▸ What is being asked:
Give the data again exactly, stopping after the "inv_1 25, inv_2 2, inv_6 1, nand2_1 39" line.

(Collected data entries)
☆ ☆ ☆

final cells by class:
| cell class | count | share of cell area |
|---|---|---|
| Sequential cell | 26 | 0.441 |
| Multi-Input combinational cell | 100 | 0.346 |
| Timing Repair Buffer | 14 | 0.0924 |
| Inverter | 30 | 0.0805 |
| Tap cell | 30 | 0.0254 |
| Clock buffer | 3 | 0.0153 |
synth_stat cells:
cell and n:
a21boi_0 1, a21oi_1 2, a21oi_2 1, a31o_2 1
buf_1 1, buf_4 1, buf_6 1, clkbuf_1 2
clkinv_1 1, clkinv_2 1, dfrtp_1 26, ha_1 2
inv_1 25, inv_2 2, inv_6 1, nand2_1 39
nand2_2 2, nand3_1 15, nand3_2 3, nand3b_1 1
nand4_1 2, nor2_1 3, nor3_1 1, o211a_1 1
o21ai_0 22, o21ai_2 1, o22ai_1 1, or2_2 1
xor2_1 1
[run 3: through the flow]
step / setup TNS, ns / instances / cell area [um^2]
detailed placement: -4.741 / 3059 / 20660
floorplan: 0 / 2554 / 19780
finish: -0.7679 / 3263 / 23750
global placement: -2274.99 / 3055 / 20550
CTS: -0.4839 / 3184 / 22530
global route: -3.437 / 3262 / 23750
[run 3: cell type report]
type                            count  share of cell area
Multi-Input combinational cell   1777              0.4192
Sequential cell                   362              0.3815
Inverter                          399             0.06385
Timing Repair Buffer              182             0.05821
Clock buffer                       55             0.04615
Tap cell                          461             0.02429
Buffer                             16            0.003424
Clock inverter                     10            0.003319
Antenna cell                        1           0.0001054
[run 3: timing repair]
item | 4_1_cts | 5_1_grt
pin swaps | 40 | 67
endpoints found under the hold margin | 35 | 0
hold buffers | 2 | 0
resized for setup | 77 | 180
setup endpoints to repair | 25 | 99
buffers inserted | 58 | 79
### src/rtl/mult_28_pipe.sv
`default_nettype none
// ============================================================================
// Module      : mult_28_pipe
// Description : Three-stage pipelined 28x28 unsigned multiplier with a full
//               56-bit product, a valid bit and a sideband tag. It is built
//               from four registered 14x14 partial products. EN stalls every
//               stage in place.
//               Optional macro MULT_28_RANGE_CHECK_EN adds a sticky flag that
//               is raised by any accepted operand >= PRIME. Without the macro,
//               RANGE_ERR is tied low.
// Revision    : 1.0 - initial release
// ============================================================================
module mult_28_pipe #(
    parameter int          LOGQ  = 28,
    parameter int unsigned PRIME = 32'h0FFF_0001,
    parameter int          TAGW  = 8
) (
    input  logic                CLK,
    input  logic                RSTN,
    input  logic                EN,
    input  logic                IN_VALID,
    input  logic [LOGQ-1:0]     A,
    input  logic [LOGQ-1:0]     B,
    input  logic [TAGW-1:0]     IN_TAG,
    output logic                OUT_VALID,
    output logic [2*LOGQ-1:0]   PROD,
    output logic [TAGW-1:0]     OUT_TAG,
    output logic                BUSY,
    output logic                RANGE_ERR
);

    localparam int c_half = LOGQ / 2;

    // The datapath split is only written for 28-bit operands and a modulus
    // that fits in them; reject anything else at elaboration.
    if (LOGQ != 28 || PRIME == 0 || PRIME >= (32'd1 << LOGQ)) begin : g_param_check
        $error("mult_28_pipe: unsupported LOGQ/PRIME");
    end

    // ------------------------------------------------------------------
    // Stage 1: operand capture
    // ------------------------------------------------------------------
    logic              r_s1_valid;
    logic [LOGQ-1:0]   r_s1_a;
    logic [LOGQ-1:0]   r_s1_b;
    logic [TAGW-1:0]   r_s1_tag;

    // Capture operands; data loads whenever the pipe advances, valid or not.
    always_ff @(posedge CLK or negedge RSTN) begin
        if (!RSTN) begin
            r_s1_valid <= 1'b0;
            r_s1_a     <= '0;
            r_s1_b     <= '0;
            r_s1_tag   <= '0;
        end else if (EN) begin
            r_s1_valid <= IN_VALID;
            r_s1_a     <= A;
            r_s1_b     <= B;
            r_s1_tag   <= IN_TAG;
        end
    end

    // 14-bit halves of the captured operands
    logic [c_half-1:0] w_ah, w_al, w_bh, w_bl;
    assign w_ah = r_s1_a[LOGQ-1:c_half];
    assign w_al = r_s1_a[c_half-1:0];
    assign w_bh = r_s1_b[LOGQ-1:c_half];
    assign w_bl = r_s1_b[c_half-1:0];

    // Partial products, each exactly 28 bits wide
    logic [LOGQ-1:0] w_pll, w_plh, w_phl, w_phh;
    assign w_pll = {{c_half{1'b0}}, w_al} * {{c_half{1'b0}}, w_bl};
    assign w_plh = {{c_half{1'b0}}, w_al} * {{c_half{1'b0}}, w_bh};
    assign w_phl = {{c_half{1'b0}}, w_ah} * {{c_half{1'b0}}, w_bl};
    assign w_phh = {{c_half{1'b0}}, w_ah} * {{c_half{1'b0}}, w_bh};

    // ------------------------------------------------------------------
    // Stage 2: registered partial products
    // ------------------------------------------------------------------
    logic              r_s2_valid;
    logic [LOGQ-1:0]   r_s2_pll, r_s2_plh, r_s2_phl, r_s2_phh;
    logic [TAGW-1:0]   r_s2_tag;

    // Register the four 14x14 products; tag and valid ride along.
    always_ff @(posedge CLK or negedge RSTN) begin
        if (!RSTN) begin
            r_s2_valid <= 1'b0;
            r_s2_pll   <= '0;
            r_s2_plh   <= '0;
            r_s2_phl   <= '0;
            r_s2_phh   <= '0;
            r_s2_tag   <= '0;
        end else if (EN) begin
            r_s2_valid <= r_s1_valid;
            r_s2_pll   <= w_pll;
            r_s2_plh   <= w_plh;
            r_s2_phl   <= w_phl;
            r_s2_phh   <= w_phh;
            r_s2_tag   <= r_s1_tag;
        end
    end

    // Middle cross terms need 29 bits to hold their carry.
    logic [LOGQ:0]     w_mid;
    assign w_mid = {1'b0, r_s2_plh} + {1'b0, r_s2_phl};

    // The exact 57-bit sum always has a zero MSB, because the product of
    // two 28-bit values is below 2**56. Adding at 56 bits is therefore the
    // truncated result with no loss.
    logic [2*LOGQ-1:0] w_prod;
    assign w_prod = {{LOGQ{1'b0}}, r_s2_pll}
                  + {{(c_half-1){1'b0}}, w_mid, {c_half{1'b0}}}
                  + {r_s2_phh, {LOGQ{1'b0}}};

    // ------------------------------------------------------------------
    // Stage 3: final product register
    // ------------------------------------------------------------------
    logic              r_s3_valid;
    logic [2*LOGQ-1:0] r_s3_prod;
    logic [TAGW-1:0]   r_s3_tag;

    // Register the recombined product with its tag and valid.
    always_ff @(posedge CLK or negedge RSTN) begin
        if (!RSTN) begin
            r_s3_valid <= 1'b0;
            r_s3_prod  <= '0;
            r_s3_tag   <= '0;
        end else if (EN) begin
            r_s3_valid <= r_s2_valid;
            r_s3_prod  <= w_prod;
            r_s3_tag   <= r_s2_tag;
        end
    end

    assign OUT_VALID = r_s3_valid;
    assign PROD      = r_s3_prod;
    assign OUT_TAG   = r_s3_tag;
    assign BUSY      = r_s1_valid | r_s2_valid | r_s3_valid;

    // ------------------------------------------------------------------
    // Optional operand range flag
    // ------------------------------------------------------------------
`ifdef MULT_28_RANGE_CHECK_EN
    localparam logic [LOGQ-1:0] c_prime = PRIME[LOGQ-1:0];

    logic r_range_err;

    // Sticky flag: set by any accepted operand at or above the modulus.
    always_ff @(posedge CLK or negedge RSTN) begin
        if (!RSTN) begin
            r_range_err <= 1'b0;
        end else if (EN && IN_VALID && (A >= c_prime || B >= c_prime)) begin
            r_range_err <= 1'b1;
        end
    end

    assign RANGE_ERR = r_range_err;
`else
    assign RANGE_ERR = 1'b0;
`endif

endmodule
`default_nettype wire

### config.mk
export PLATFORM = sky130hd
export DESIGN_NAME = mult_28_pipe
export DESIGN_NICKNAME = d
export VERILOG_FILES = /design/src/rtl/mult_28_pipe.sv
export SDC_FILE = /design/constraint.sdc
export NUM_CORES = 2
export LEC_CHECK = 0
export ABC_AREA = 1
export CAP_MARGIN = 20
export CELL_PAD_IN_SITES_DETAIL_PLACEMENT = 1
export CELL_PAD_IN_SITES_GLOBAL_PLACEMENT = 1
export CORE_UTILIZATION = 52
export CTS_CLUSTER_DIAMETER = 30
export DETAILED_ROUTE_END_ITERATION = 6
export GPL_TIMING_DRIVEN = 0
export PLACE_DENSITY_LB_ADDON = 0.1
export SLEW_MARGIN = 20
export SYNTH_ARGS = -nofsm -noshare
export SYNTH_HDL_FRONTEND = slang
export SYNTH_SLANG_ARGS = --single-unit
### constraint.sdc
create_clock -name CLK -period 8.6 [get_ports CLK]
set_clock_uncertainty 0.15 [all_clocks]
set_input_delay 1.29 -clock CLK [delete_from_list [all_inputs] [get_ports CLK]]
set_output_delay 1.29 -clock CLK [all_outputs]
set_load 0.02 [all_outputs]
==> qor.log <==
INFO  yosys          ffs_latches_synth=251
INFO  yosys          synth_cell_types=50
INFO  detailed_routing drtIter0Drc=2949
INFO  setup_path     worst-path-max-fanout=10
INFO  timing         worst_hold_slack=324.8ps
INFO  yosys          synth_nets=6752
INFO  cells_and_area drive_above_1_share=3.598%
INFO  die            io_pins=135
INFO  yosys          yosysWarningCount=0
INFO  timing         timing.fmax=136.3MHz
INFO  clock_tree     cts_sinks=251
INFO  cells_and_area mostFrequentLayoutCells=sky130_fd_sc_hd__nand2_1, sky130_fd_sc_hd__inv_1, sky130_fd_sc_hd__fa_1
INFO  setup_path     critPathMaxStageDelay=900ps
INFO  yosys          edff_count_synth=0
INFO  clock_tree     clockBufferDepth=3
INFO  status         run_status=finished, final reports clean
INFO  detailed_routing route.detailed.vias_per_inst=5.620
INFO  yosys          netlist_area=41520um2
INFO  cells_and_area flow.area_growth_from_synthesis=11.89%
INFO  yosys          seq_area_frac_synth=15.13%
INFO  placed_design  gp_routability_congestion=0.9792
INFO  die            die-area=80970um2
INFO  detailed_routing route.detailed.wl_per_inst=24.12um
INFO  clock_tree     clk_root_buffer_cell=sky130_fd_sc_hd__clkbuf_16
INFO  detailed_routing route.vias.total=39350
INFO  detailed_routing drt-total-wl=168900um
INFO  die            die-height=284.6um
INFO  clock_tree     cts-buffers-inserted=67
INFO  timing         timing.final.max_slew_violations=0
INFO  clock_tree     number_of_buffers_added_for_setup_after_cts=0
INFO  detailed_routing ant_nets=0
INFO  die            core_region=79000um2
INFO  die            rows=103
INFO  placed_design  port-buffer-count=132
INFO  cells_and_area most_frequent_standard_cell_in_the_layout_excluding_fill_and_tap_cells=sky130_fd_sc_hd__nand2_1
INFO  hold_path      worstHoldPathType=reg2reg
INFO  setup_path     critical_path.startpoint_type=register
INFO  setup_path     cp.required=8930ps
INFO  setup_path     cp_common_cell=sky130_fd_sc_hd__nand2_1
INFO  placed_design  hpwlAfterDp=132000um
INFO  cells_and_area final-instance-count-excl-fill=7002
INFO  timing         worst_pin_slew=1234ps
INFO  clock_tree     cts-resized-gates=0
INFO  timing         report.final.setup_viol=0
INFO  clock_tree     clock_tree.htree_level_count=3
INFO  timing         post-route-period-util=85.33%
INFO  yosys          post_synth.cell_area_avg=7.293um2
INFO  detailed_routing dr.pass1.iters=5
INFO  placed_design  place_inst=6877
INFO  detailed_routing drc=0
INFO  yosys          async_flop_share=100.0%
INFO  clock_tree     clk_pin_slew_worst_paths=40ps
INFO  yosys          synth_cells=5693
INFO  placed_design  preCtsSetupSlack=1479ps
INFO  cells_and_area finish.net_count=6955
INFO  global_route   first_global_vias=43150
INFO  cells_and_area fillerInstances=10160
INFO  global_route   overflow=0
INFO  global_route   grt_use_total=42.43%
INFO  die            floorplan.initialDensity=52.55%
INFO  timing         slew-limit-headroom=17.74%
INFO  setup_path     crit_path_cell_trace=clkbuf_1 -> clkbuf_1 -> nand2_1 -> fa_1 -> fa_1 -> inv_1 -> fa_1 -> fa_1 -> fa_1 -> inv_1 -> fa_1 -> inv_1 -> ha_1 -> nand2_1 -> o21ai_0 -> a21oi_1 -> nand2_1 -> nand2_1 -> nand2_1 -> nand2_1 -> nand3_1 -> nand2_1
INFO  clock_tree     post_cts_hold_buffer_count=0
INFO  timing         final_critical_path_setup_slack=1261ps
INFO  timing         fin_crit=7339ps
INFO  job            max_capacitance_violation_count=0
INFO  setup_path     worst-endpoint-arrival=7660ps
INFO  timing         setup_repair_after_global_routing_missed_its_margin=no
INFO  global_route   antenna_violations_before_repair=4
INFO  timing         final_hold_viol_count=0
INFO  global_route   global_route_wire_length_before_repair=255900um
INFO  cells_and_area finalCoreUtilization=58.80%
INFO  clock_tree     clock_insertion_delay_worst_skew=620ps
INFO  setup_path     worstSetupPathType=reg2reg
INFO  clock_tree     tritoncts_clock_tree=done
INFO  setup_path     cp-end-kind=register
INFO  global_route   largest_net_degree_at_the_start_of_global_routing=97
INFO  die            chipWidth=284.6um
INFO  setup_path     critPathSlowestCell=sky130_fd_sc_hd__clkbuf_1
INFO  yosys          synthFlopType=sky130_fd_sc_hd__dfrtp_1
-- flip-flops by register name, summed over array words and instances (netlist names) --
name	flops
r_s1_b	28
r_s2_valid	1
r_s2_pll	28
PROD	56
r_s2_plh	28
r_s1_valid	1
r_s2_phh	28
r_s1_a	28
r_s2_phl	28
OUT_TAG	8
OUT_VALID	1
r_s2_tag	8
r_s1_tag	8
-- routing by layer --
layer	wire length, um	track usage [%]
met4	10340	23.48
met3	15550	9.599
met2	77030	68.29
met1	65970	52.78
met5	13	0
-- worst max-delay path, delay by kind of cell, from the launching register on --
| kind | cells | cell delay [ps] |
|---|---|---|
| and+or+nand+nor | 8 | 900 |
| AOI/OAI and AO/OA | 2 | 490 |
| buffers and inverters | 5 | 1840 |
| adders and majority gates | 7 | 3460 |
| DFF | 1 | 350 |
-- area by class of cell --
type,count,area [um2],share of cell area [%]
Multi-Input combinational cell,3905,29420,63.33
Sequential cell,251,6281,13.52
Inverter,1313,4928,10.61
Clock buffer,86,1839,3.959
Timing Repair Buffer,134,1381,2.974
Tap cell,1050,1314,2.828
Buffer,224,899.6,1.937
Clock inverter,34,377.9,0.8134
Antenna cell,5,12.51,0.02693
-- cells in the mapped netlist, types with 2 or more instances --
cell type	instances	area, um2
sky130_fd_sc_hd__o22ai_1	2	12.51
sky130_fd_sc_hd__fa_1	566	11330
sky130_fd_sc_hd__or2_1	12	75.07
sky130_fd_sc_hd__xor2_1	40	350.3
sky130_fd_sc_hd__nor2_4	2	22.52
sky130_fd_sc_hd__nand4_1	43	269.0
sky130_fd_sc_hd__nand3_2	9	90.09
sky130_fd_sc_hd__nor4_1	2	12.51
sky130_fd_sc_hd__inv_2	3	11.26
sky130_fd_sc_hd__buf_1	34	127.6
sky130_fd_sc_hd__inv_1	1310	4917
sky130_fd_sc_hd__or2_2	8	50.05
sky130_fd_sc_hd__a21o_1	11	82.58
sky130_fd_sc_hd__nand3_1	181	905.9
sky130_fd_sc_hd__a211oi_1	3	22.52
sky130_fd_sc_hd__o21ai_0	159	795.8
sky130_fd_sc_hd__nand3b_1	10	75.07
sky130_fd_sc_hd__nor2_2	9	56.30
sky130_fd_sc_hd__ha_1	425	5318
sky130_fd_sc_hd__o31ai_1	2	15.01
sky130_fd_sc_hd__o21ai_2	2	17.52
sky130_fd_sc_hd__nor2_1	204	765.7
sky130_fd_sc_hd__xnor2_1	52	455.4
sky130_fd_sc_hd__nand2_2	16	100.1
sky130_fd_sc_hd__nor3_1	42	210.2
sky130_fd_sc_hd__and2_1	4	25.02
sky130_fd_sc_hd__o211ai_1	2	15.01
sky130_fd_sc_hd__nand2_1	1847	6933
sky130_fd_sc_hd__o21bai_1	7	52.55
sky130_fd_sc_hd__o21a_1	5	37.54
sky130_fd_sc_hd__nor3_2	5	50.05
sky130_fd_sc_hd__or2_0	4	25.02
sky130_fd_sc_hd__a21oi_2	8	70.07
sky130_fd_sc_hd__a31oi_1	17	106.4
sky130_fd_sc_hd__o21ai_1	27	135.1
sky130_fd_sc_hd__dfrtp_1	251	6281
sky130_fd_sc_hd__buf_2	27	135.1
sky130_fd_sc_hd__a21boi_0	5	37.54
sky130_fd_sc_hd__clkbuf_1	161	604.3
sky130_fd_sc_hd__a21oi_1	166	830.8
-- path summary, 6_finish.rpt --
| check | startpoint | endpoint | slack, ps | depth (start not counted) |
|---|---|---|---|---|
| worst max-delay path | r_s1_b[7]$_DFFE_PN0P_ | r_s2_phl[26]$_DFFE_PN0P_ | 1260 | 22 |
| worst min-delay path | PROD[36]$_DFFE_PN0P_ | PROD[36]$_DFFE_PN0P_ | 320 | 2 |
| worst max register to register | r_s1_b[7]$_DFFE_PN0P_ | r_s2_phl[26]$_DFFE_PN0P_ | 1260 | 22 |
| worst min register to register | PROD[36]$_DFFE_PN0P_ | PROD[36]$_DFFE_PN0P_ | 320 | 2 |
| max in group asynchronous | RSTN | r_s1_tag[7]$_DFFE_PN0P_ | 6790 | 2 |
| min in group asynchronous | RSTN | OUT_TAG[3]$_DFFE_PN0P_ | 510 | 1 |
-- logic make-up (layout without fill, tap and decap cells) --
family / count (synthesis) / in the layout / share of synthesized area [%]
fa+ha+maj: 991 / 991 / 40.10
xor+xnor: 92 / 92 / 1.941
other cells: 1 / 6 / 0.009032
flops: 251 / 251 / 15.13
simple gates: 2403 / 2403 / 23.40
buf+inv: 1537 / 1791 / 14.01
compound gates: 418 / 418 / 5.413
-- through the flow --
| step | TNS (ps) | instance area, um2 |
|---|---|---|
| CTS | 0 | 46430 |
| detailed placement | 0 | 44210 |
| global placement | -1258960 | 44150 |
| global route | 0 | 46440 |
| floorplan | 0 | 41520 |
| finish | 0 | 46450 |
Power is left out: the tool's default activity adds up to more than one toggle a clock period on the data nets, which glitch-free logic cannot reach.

☆ ☆ ☆

▸ Exercise result:
final cells by class:
| cell class | count | share of cell area |
|---|---|---|
| Sequential cell | 26 | 0.441 |
| Multi-Input combinational cell | 100 | 0.346 |
| Timing Repair Buffer | 14 | 0.0924 |
| Inverter | 30 | 0.0805 |
| Tap cell | 30 | 0.0254 |
| Clock buffer | 3 | 0.0153 |
synth_stat cells:
cell and n:
a21boi_0 1, a21oi_1 2, a21oi_2 1, a31o_2 1
buf_1 1, buf_4 1, buf_6 1, clkbuf_1 2
clkinv_1 1, clkinv_2 1, dfrtp_1 26, ha_1 2
inv_1 25, inv_2 2, inv_6 1, nand2_1 39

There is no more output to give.